The assessee has raised the following grounds of appeal :-
“1. The Learned CIT(A) grossly erred in law and on facts by contending that the Appellant has failed to submit the relevant documents in support of Gift of Rs.15,00,000/- received from grandmother, Late Smi Shardaben Vadilal Patel during the year under consideration without considering the fact that the copy of declaration of gift was duly submitted as additional evidence along with Form 35 as per Rule 46A of the Income Tax Rules, 1962.
2. The Leamed CIT(A) erred in law by grossly neglecting the fact that the onus to prove source of gift received from relative was not envisaged on the Appellant as per provisions of erstwhile Section 56(2)(vii) of the Income Tax Act, 1961 (‘the Act’) and thus, the provisions of Section 69A
of the Act cannot be invoked by treating the gift received from relative as unexplained money.”
The assessee is an individual and filed return of income on 27.03.2015 declaring income of Rs.2,13,800/-. The return was processed under Section 143(1) of the Income Tax Act, 1961. The assessee is engaged in Gruh-Udhyog business i.e. cottage industry of manufacturing and trading of snacks and other packed home-made food items and trading of Sarees. On the basis of information available with the Department, the case was reopened under Section 147 of the Act after taking prior approval of the appropriate authority. Notice under Section 148 of the Act was issued on 31.03.2021 but the assessee did not reply the same. As per the provisions of Section 144 of the Act, the Assessing Officer proceeded on the basis. The Assessing Officer made addition of Rs.15,00,000/- under Section 69A in respect of cash gifts as received from her grandmother.
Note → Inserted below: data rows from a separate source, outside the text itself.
$ cat src/rtl/br_level_chain.sv
//==============================================================================
// Module      : br_level_chain
// Description : One Unibus BR level: arbitrates NDEV device requests and runs
//               the BR/BG/SACK/BBSY/INTR handshake, returning a grant pulse.
//               Optional SACK-to-SSYN timeout: `define BR_LEVEL_CHAIN_TIMEOUT_EN
// Revision    : 1.0 - initial release
//==============================================================================
`default_nettype none

module br_level_chain #(
    parameter int NDEV           = 4,
    parameter int TIMEOUT_CYCLES = 1000
) (
    input  logic                CLOCK,
    input  logic                RESET_N,
    input  logic [NDEV-1:0]     dev_intreq,
    input  logic [8*NDEV-1:0]   dev_irvec,
    output logic [NDEV-1:0]     dev_intgnt,
    output logic [7:0]          dev_igvec,
    input  logic                init_in_h,
    input  logic                bg_in_h,
    output logic                bg_out_h,
    input  logic                bbsy_in_h,
    input  logic                ssyn_in_h,
    output logic                br_out_h,
    output logic                sack_out_h,
    output logic                bbsy_out_h,
    output logic                intr_out_h,
    output logic [15:0]         d_out_h
`ifdef BR_LEVEL_CHAIN_TIMEOUT_EN
    ,
    output logic                stat_timeout
`endif
);

    localparam int c_IDXW = (NDEV > 1) ? $clog2(NDEV) : 1;

    if (NDEV < 1 || TIMEOUT_CYCLES < 1) begin : g_bad_params
        $error("br_level_chain: NDEV and TIMEOUT_CYCLES must be at least 1");
    end

    typedef enum logic [1:0] {
        S_IDLE   = 2'd0,
        S_CLAIM  = 2'd1,
        S_MASTER = 2'd2,
        S_DONE   = 2'd3
    } state_t;

    state_t              r_state;
    state_t              w_state_n;
    logic [c_IDXW-1:0]   r_winner;
    logic [c_IDXW-1:0]   w_winner_n;
    logic [7:0]          r_vec;
    logic [7:0]          w_vec_n;
    logic                r_passed;
    logic                w_passed_n;

    logic                w_bg_n;
    logic                w_br_n;
    logic                w_sack_n;
    logic                w_bbsy_n;
    logic                w_intr_n;
    logic [15:0]         w_d_n;
    logic [NDEV-1:0]     w_gnt_n;
    logic [7:0]          w_igvec_n;
    logic                w_br_kill;

    logic                w_any;
    logic [c_IDXW-1:0]   w_win_idx;
    logic [7:0]          w_win_vec;

`ifdef BR_LEVEL_CHAIN_TIMEOUT_EN
    localparam int               c_TMO_W    = $clog2(TIMEOUT_CYCLES + 1);
    localparam logic [c_TMO_W-1:0] c_TMO_LAST = c_TMO_W'(TIMEOUT_CYCLES - 1);
    logic [c_TMO_W-1:0]  r_tmo_cnt;
    logic [c_TMO_W-1:0]  w_tmo_cnt_n;
    logic                w_stat_n;
`endif

    // Fixed priority: lowest index wins, scanned downward so index 0 overrides.
    always_comb begin
        w_any     = |dev_intreq;
        w_win_idx = '0;
        w_win_vec = dev_irvec[7:0];
        for (int i = NDEV - 1; i >= 0; i--) begin
            if (dev_intreq[i]) begin
                w_win_idx = c_IDXW'(i);
                w_win_vec = dev_irvec[8*i +: 8];
            end
        end
    end

    always_comb begin
        w_state_n  = r_state;
        w_winner_n = r_winner;
        w_vec_n    = r_vec;
        w_passed_n = r_passed;
        w_bg_n     = 1'b0;
        w_sack_n   = sack_out_h;
        w_bbsy_n   = bbsy_out_h;
        w_intr_n   = intr_out_h;
        w_d_n      = d_out_h;
        w_gnt_n    = '0;
        w_igvec_n  = 8'h00;
        w_br_kill  = 1'b0;
`ifdef BR_LEVEL_CHAIN_TIMEOUT_EN
        w_tmo_cnt_n = r_tmo_cnt;
        w_stat_n    = stat_timeout;
`endif

        case (r_state)
            S_IDLE: begin
                if (bg_in_h) begin
                    // Once the grant has been passed on, it belongs downstream
                    // until BG drops, even if a local request shows up.
                    if (r_passed) begin
                        w_bg_n = 1'b1;
                    end else if (w_any) begin
                        w_winner_n = w_win_idx;
                        w_vec_n    = w_win_vec;
                        w_sack_n   = 1'b1;
                        w_state_n  = S_CLAIM;
`ifdef BR_LEVEL_CHAIN_TIMEOUT_EN
                        w_tmo_cnt_n = '0;
`endif
                    end else begin
                        w_bg_n     = 1'b1;
                        w_passed_n = 1'b1;
                    end
                end else begin
                    w_passed_n = 1'b0;
                end
            end

            S_CLAIM: begin
                if (!bg_in_h && !bbsy_in_h && !ssyn_in_h) begin
                    w_sack_n = 1'b0;
                    if (dev_intreq[r_winner]) begin
                        w_bbsy_n  = 1'b1;
                        w_intr_n  = 1'b1;
                        w_d_n     = {8'h00, r_vec};
                        w_state_n = S_MASTER;
                    end else begin
                        w_state_n = S_IDLE;
                    end
                end
            end

            S_MASTER: begin
                if (ssyn_in_h) begin
                    w_intr_n           = 1'b0;
                    w_bbsy_n           = 1'b0;
                    w_d_n              = 16'h0000;
                    w_gnt_n[r_winner]  = 1'b1;
                    w_igvec_n          = r_vec;
                    w_state_n          = S_DONE;
                end
            end

            S_DONE: begin
                if (!ssyn_in_h) begin
                    w_state_n = S_IDLE;
                end
            end

            default: begin
                w_state_n = S_IDLE;
            end
        endcase

`ifdef BR_LEVEL_CHAIN_TIMEOUT_EN
        // A transfer completing on the deadline edge counts as reaching DONE.
        if ((r_state == S_CLAIM || r_state == S_MASTER) &&
            !(r_state == S_MASTER && ssyn_in_h)) begin
            if (r_tmo_cnt == c_TMO_LAST) begin
                w_state_n = S_IDLE;
                w_sack_n  = 1'b0;
                w_bbsy_n  = 1'b0;
                w_intr_n  = 1'b0;
                w_d_n     = 16'h0000;
                w_gnt_n   = '0;
                w_igvec_n = 8'h00;
                w_br_kill = 1'b1;
                w_stat_n  = 1'b1;
            end else begin
                w_tmo_cnt_n = r_tmo_cnt + 1'b1;
            end
        end
`endif

        w_br_n = w_any && !w_br_kill &&
                 (w_state_n == S_IDLE || w_state_n == S_CLAIM);
    end

    always_ff @(posedge CLOCK or negedge RESET_N) begin
        if (!RESET_N) begin
            r_state    <= S_IDLE;
            r_winner   <= '0;
            r_vec      <= 8'h00;
            r_passed   <= 1'b0;
            bg_out_h   <= 1'b0;
            br_out_h   <= 1'b0;
            sack_out_h <= 1'b0;
            bbsy_out_h <= 1'b0;
            intr_out_h <= 1'b0;
            d_out_h    <= 16'h0000;
            dev_intgnt <= '0;
            dev_igvec  <= 8'h00;
        end else if (init_in_h) begin
            r_state    <= S_IDLE;
            r_winner   <= '0;
            r_vec      <= 8'h00;
            r_passed   <= 1'b0;
            bg_out_h   <= 1'b0;
            br_out_h   <= 1'b0;
            sack_out_h <= 1'b0;
            bbsy_out_h <= 1'b0;
            intr_out_h <= 1'b0;
            d_out_h    <= 16'h0000;
            dev_intgnt <= '0;
            dev_igvec  <= 8'h00;
        end else begin
            r_state    <= w_state_n;
            r_winner   <= w_winner_n;
            r_vec      <= w_vec_n;
            r_passed   <= w_passed_n;
            bg_out_h   <= w_bg_n;
            br_out_h   <= w_br_n;
            sack_out_h <= w_sack_n;
            bbsy_out_h <= w_bbsy_n;
            intr_out_h <= w_intr_n;
            d_out_h    <= w_d_n;
            dev_intgnt <= w_gnt_n;
            dev_igvec  <= w_igvec_n;
        end
    end

`ifdef BR_LEVEL_CHAIN_TIMEOUT_EN
    always_ff @(posedge CLOCK or negedge RESET_N) begin
        if (!RESET_N) begin
            r_tmo_cnt    <= '0;
            stat_timeout <= 1'b0;
        end else if (init_in_h) begin
            r_tmo_cnt    <= '0;
            stat_timeout <= 1'b0;
        end else begin
            r_tmo_cnt    <= w_tmo_cnt_n;
            stat_timeout <= w_stat_n;
        end
    end
`endif

endmodule

`default_nettype wire

$ cat config.mk
export PLATFORM = sky130hd
export DESIGN_NAME = br_level_chain
export DESIGN_NICKNAME = d
export VERILOG_FILES = /design/src/rtl/br_level_chain.sv
export SDC_FILE = /design/constraint.sdc
export NUM_CORES = 1
export LEC_CHECK = 0
export ABC_AREA = 1
export CAP_MARGIN = 20
export CORE_AREA = 4 4 72 74
export CTS_CLUSTER_DIAMETER = 200
export CTS_CLUSTER_SIZE = 20
export DETAILED_ROUTE_END_ITERATION = 8
export DIE_AREA = 0 0 76 78
export HOLD_SLACK_MARGIN = 0.08
export MAX_ROUTING_LAYER = met4
export PLACE_DENSITY_LB_ADDON = 0.15
export SYNTH_ARGS = -nofsm -noshare
export SYNTH_HDL_FRONTEND = slang
export SYNTH_SLANG_ARGS = --single-unit
$ cat constraint.sdc
create_clock -name CLOCK -period 1.7 [get_ports CLOCK]
set_input_delay 0.255 -clock CLOCK [delete_from_list [all_inputs] [get_ports CLOCK]]
set_output_delay 0.255 -clock CLOCK [all_outputs]
set_load 0.01 [all_outputs]
==> metrics.csv, run 1 <==
metric,value,unit
Hold Buf Count CTS,0,
metal2 WL,2022,um
total track usage,16.14,%
syn_area_per_cell,7.886,um^2
pwr dens,729.0,mW/mm^2
IO buf count,66,
placer congestion estimate,0.8621,
sequential element share of the synthesized area,47.34,%
Worst setup EP type,primary output,
skew final,0.003096,ns
YS warnings,0,
fin crit period,1.453,ns
top layer in use,met4,
row cnt,25,
XOR/XNOR share of the synthesized area,0,%
via total after detailed routing,1813,
Layout fillers,432,
CTS Sinks,37,
layout cells sized above 1,12.31,%
f_max,688.4,MHz
crit path cell chain,clkdlybuf4s50_1,
kind of critical path,reg -> out,
"CTS clk-pin slew, worst paths",0.07,ns
die area,0.005928,mm^2
root buffer cell,clkbuf_8,
vias in the first global route,1760,
post-synth design cell area,0.001956,mm^2
Die Wd,76,um
post-synthesis simple-gate area fraction,33.65,%
ys async rst share,100.0,%
worst path arrival time,1.20,ns
grt ovf,0,
Core Area,0.004598,mm^2
Critical Path Start Type,flip-flop,
worst setup margin,0.2474,ns
Residual DRC,0,
sequential cell area,925.9,um^2
"Slowest-stage cell, CP",clkdlybuf4s50_1,
adder-cell share of the synthesized area,0,%
RSZ-0062 raised after global routing,no,
leak pwr,0.001326,uW
io pins,75,
"slowest stage delay, CP",0.55,ns
CTS max path bufs,2,
area of the multi-input gates,834.6,um^2
Starting Density,42.53,%
CTS tree,yes,
fin. max-slew vios,0,
diode count,0,
number of max-cap violations,0,
Unique masters post-synth,27,
ANT nets after route,0,
status,"complete, no violations",
largest net degree at the start of global routing,38,
Synth Area in Compound Gates,7.486,%
mux share of post-synthesis cell area,0,%
first-pass GRT wire length,7824,um
routed length on met3,346,um
vias per cell,4.784,
wl on met1,2089,um
CTS H-Tree Depth,2,
Buf/Inv on CP,1,
final WL,4529,um
Clock Latency Late Sink,0.29,ns
Critical Path RT,1.44,ns
Hold WC Path Type,in -> async,
Area Growth Syn to Fin,42.35,%
largest family of logic cells by synthesized area,simple AND/OR/NAND/NOR gates,
"leading cell type in the layout, fill and taps excluded",nand2_1,
# Post-CTS Setup Buffers,0,
maximum VDD drop,0.2584,mV
Fin. Hold Viols,0,
#FFs+latches synth,37,
"commonest cells after routing, fill and taps aside","nand2_1 (74), clkdlybuf4s50_1 (66), dfrtp_1 (37)",
# resized after CTS,0,
DIE HEIGHT,78,um
number of synthesized flops with an enable pin,0,
crit share post-route,85.45,%
initial antenna violation count,0,
"worst slack, placed",0.000007327,ns
Worst Path Max Fanout,2,
cts bufs inserted,5,
Fin Setup TNS,0,ns
1st-iter DRT viols,104,
final setup vio count,0,
post-DP HPWL,3603,um
Synth Instances,248,
Synth Flop Type,dfrtp_1,
WL per Instance,11.95,um
top cell family by delay on the critical path,buffers and inverters,
Pre-antenna DRT Iters,4,
Nets,367,
## worst register-to-register path, stage by stage, from the launching register on
cell and delay [ns]:
dfrtp_1 0.45, inv_1 0.15, nand2_1 0.07, nand2_1 0.06, nand2_1 0.06, nand2_2 0.09
nand2_2 0.08, nand2_4 0.12, nand2_4 0.10, nand2_1 0.08, nand2_1 0.04
## layer usage
| layer | vias up | global-route usage [%] |
|---|---|---|
| met2 | 90 | 25.77 |
| met5 | - | - |
| li1 | 930 | - |
| met4 | 0 | 6.762 |
| met1 | 787 | 19.87 |
| met3 | 6 | 3.364 |
## Yosys cell counts, drive strengths merged, types with 6 or more instances
cell	n	area (um^2)
a21oi	6	41.29
inv	30	115.1
nand4	6	37.54
nand3	22	115.1
nor2	21	113.9
nand2	81	331.6
o22ai	6	37.54
dfrtp	37	925.9
o21ai	7	35.03
nor3	12	60.06
buf	13	98.84
## worst paths after layout
path | start | to | slack, ns | depth (start not counted)
setup / recovery | d_out_h[5]$_DFFE_PN0P_ | d_out_h[5] | 0.25 | 1
hold / removal | RESET_N | bg_out_h$_DFF_PN0_ | 0.39 | 2
setup reg to reg | r_winner[0]$_DFFE_PN0P_ | d_out_h[5]$_DFFE_PN0P_ | 0.29 | 10
hold reg to reg | d_out_h[6]$_DFFE_PN0P_ | d_out_h[6]$_DFFE_PN0P_ | 0.47 | 2
max in group asynchronous | RESET_N | r_state[1]$_DFF_PN0_ | 0.99 | 2
min in group CLOCK | d_out_h[6]$_DFFE_PN0P_ | d_out_h[6]$_DFFE_PN0P_ | 0.47 | 2
## sequential cells by signal, indices dropped and copies added, names as in the netlist
register / flops
d_out_h: 8
r_passed: 1
r_state: 2
r_winner: 2
dev_intgnt: 4
intr_out_h: 1
dev_igvec: 8
sack_out_h: 1
br_out_h: 1
bg_out_h: 1
r_vec: 8
## metrics by stage
| step | utilization, % | total power [uW] | hold slack (ns) | area, um^2 | std cells |
|---|---|---|---|---|---|
| after floorplan | - | 1215 | -0.04059 | 1982 | 255 |
| after CTS | 60.54 | 2048 | 0.4073 | 2784 | 379 |
| after global routing | 60.54 | 2143 | 0.4434 | 2784 | 379 |
| after detailed placement | 58.59 | 1434 | 0.4627 | 2694 | 372 |
| final | 60.54 | 2029 | 0.3923 | 2784 | 379 |
| after global placement | 58.59 | 1427 | 0.4551 | 2694 | 372 |
## kinds of logic after synthesis
group	count (synthesis)
compound gates	23
buf+inv	45
flops	37
other cells	1
simple gates	142
## power breakdown
group | switching [uW] | internal, uW | total [uW]
Sequential | 32.7 | 930 | 963
Clock | 293 | 320 | 613
Combinational | 232 | 222 | 454
Total | 557 | 1470 | 2030
## final cells by class
| class | count | area share, % |
|---|---|---|
| Inverter | 30 | 4.135 |
| Clock buffer | 6 | 2.966 |
| Tap cell | 54 | 2.427 |
| Clock inverter | 1 | 0.2697 |
| Timing Repair Buffer | 78 | 26.97 |
| Sequential cell | 37 | 33.26 |
| Multi-Input combinational cell | 173 | 29.98 |
No activity file was read; power rests on OpenSTA's default activity.
==> inputs of run 2 (changes only) <==
--- a/config.mk
+++ b/config.mk
@@ -8,13 +8,13 @@
 export ABC_AREA = 1
 export CAP_MARGIN = 20
 export CORE_AREA = 4 4 72 74
-export CTS_CLUSTER_DIAMETER = 200
 export CTS_CLUSTER_SIZE = 20
 export DETAILED_ROUTE_END_ITERATION = 8
 export DIE_AREA = 0 0 76 78
 export HOLD_SLACK_MARGIN = 0.08
 export MAX_ROUTING_LAYER = met4
 export PLACE_DENSITY_LB_ADDON = 0.15
+export RECOVER_POWER = 25
 export SYNTH_ARGS = -nofsm -noshare
 export SYNTH_HDL_FRONTEND = slang
 export SYNTH_SLANG_ARGS = --single-unit
==> metrics.csv, run 2 (synthesized netlist as in run 1, its figures left out) <==
metric,value,unit,change
Critical Path Start Type,flip-flop,,unchanged
root buffer cell,clkbuf_8,,unchanged
largest net degree at the start of global routing,38,,unchanged
crit path cell chain,clkdlybuf4s50_1,,unchanged
CTS max path bufs,2,,unchanged
"worst slack, placed",0.000007327,ns,unchanged
top cell family by delay on the critical path,buffers and inverters,,unchanged
"CTS clk-pin slew, worst paths",0.07,ns,about the same
first-pass GRT wire length,7824,um,unchanged
# resized after CTS,0,,unchanged
Non-Filler Instances,379,,unchanged
Pre-antenna DRT Iters,4,,unchanged
cts bufs inserted,5,,unchanged
grt ovf,0,,unchanged
pwr dens,729.2,mW/mm^2,was 729.0 mW/mm^2
Hold Buf Count CTS,0,,unchanged
final setup vio count,0,,unchanged
Clock Latency Late Sink,0.29,ns,about the same
crit share post-route,85.45,%,about the same
leak pwr,0.001325,uW,was 0.001326 uW
IO buf count,66,,unchanged
io pins,75,,unchanged
Die Wd,76,um,unchanged
Fin Setup TNS,0,ns,unchanged
kind of critical path,reg -> out,,unchanged
max_slew headroom,41.48,%,
placer congestion estimate,0.8621,,unchanged
diode count,0,,unchanged
Hold WC Path Type,reg -> reg,,was in -> async
DIE HEIGHT,78,um,unchanged
worst path arrival time,1.20,ns,about the same
worst setup margin,0.2473,ns,was 0.2474 ns
fin crit period,1.453,ns,about the same
"commonest cells after routing, fill and taps aside","nand2_1 (74), clkdlybuf4s50_1 (65), dfrtp_1 (37)",,"was nand2_1 (74), clkdlybuf4s50_1 (66), dfrtp_1 (37)"
fin. max-slew vios,0,,unchanged
post-DP HPWL,3603,um,unchanged
vias per cell,4.794,,was 4.784
number of max-cap violations,0,,unchanged
Min Hold Slack,0.4747,ns,was 0.3923 ns
vias in the first global route,1760,,unchanged
"Slowest-stage cell, CP",clkdlybuf4s50_1,,unchanged
Area Growth Syn to Fin,42.23,%,was 42.35%
initial antenna violation count,0,,unchanged
CTS H-Tree Depth,2,,unchanged
# Post-CTS Setup Buffers,0,,unchanged
die area,0.005928,mm^2,unchanged
total track usage,16.14,%,unchanged
"slowest stage delay, CP",0.55,ns,about the same
Nets,367,,unchanged
ANT nets after route,0,,unchanged
Residual DRC,0,,unchanged
Worst Path Max Fanout,2,,unchanged
CTS Sinks,37,,unchanged
1st-iter DRT viols,104,,unchanged
WL per Instance,11.96,um,was 11.95 um
f_max,688.4,MHz,about the same
Least-Margin Pin Slew,0.8779,ns,
Fin. Hold Viols,0,,unchanged
layout cells sized above 1,12.31,%,unchanged
CTS tree,yes,,unchanged
"leading cell type in the layout, fill and taps excluded",nand2_1,,unchanged
final WL,4534,um,was 4529 um
Critical Path RT,1.44,ns,about the same
Core Area,0.004598,mm^2,unchanged
skew final,0.003196,ns,was 0.003096 ns
maximum VDD drop,0.2584,mV,about the same
RSZ-0062 raised after global routing,no,,unchanged
Regs by FF count,"d_out_h (8), dev_igvec (8), r_vec (8)",,unchanged
row cnt,25,,unchanged
Starting Density,42.53,%,unchanged
dpl cells,372,,unchanged
via total after detailed routing,1817,,was 1813
Layout fillers,433,,was 432
status,"complete, no violations",,unchanged
Worst setup EP type,primary output,,unchanged
Buf/Inv on CP,1,,unchanged
## run 2: cell count changes in the layout (fill, tap and decap cells not counted)
cell and change:
clkdlybuf4s50_1 -1, dlygate4sd3_1 +1, clkbuf_2 +1, buf_4 -1
## run 2: metrics by stage
step                      power, uW  cell area [um^2]  util (%)
after detailed placement       1434              2694     58.59
after floorplan                1215              1982         -
final                          2028              2781     60.49
after global placement         1427              2694     58.59
after CTS                      2048              2784     60.54
after global routing           2142              2781     60.49
## run 2: worst paths after layout
kind,from,to,slack [ns],depth (start not counted)
min in group asynchronous,RESET_N,bg_out_h$_DFF_PN0_,0.62,2
max in group asynchronous,RESET_N,r_state[1]$_DFF_PN0_,0.53,2
worst max-delay path,d_out_h[5]$_DFFE_PN0P_,d_out_h[5],0.25,1
worst min-delay path,d_out_h[6]$_DFFE_PN0P_,d_out_h[6]$_DFFE_PN0P_,0.47,2
worst max register to register,r_winner[0]$_DFFE_PN0P_,d_out_h[5]$_DFFE_PN0P_,0.29,10
worst min register to register,d_out_h[6]$_DFFE_PN0P_,d_out_h[6]$_DFFE_PN0P_,0.47,2
## run 2: cell type report
type / count / area, um^2 / area share (%)
flip-flops and latches: 37 / 925.9 / 33.29
well taps: 54 / 67.56 / 2.429
multi-input cells: 173 / 834.6 / 30.00
clock inverters: 1 / 7.507 / 0.2699
repair buffers: 78 / 748.2 / 26.90
clock buffers: 6 / 82.58 / 2.969
inverters: 30 / 115.1 / 4.139
## run 2: where the power goes
part	leakage (uW)	internal (uW)	switching (uW)	total (uW)
clock	0.0000433	320	293	613
sequential	0.000504	930	32.7	963
combinational	0.000778	221	232	452
total	0.00133	1470	557	2030
## run 2: per-layer routing
metal | GRT usage (%) | vias up | wire, um | part of all wire, %
met5 | - | - | 0 | 0
met4 | 6.762 | 0 | 71 | 1.6
met3 | 3.364 | 6 | 335 | 7.4
met2 | 25.77 | 86 | 2024 | 45
met1 | 19.87 | 794 | 2103 | 46
li1 | - | 931 | - | -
Being aggrieved by the Assessment Order, the assessee filed appeal before the CIT(A). The CIT(A) dismissed the appeal of the assessee.
The Ld. AR submitted that the CIT(A) has passed ex-parte order without giving opportunity to the assessee for filing the additional evidences as per Rule 46A of the Income Tax Rules, 1962. The Ld. AR submitted that the CIT(A) should have taken cognisance of the evidences filed before the CIT(A) but the same was not taken into account and, therefore, the matter may be remanded back to the file of the CIT(A) for proper adjudication of the issues on merit in consonance with the evidences filed by the assessee by way of additional evidences before the Tribunal.
The Ld. DR relied upon the Assessment Order and the order of the CIT(A).
Heard both the parties and perused all the relevant material available on record. After taking cognisance of the order of the CIT(A), it appears that the CIT(A) has not taken on record additional evidences filed by the assessee during the appellate proceedings before CIT(A). Besides this, the CIT(A) has passed order ex-parte and only confirmed the view of the Assessing Officer without giving any independent finding. Therefore, in the interest of justice, it will be appropriate to remand back this matter to the file of the CIT(A) thereby taking cognisance of the evidences submitted by the assessee before the CIT(A) and adjudicate the issues contested by the assessee on merit as per Income Tax Statute. Needless to say, the assessee be given opportunity of hearing by following the principles of natural justice.
In the result, appeal of the assessee is partly allowed for statistical purpose.
Order pronounced in the open Court on this 6th September, 2024.